Find the smallest values for a and b so that 21 base a equals 25 base b.

21 using base a

= 2a + 1
25 using base b
= 2b+5

2a+1 = 2b+5
2a = 2b+4
a = b+2

in any base system for numbers, the base > 1
so the smallest value of b = 2
then a = 4

The smallest values are a=4, b=2

check:
21 base 4 = 2(4)+1 = 9
25 base 2 = 2(2) + 5 = 9

To find the smallest values for a and b such that 21 in base a equals 25 in base b, we can set up the equation:

21 base a = 25 base b

First, let's convert the numbers to their decimal values:

21 base a = 2*a^1 + 1*a^0 = 2a + 1

25 base b = 2*b^1 + 5*b^0 = 2b + 5

Now, we can set these decimal expressions equal to each other:

2a + 1 = 2b + 5

To find the smallest values for a and b, we can start by assuming a and b to be positive integers and solve the equation.

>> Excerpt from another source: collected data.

File: config.mk
export PLATFORM = sky130hd
export DESIGN_NAME = delay_line_tdc
export DESIGN_NICKNAME = d
export VERILOG_FILES = /design/src/rtl/delay_line_pkg.sv /design/src/rtl/delay_line_tap.sv /design/src/rtl/delay_line_tdc.sv
export SDC_FILE = /design/constraint.sdc
export NUM_CORES = 1
export LEC_CHECK = 0
export ABC_AREA = 1
export BUFFER_PORTS_ARGS = -buffer_cell sky130_fd_sc_hd__buf_4
export CORE_MARGIN = 1
export CORE_UTILIZATION = 40
export DETAILED_ROUTE_END_ITERATION = 6
export HOLD_SLACK_MARGIN = 0.06
export PLACE_DENSITY = 0.68
export SETUP_SLACK_MARGIN = 0.05
export SLEW_MARGIN = 10
export SYNTH_ARGS = -nofsm -noshare
export SYNTH_HDL_FRONTEND = slang
export SYNTH_SLANG_ARGS = --single-unit --ignore-timing --ignore-initial --compat-mode --unroll-limit 50000
File: constraint.sdc
create_clock -name clk -period 4.2 [get_ports clk]
set_input_delay 0 -clock clk [delete_from_list [all_inputs] [get_ports clk]]
set_output_delay 0 -clock clk [all_outputs]
set_load 0.02 [all_outputs]
File: src/rtl/delay_line_pkg.sv
// -----------------------------------------------------------------------------
// delay_line_pkg
// Shared definitions for the tapped delay-line TDC:
//   - state_t  : measurement FSM states
//   - cw_f()   : width of a tap count able to hold 0..taps
//   - DEF_*    : default parameter values for the TDC and its tap cells
// -----------------------------------------------------------------------------
package delay_line_pkg;
    timeunit 1fs;
    timeprecision 1fs;

    localparam int DEF_TAPS         = 32;
    localparam int DEF_MAX_AVG_LOG2 = 7;
    localparam int DEF_SIM_TAP_FS   = 50000;

    typedef enum logic [2:0] {
        IDLE,
        LAUNCH,
        CAPTURE,
        SYNC,
        ACCUM,
        DONE
    } state_t;

    // Bits needed to represent any count from 0 up to and including taps.
    function automatic int cw_f(input int taps);
        return $clog2(taps + 1);
    endfunction

endpackage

Subtracting 2b from both sides:

2a - 2b + 1 = 5

Rearranging the terms:

2a - 2b = 4

Dividing both sides by 2:

a - b = 2

Since a and b are positive integers, we can try different values for a and b until we find the smallest solution that satisfies the equation.

Let's start with the smallest possible values for a and b: a = 3 and b = 1.

Substituting these values into the equation:

a - b = 2

3 - 1 = 2

Since the equation holds true, a = 3 and b = 1 are valid values that satisfy the equation. However, we need to find the smallest values for a and b.

Let's try a = 4 and b = 2:

a - b = 2

4 - 2 = 2

Again, the equation holds true. So, a = 4 and b = 2 are valid values that satisfy the equation.

However, we need to find the smallest values for a and b. Since a must be the smallest possible value, we can conclude that a = 3 and b = 1 are indeed the smallest values that satisfy the equation 21 base a = 25 base b.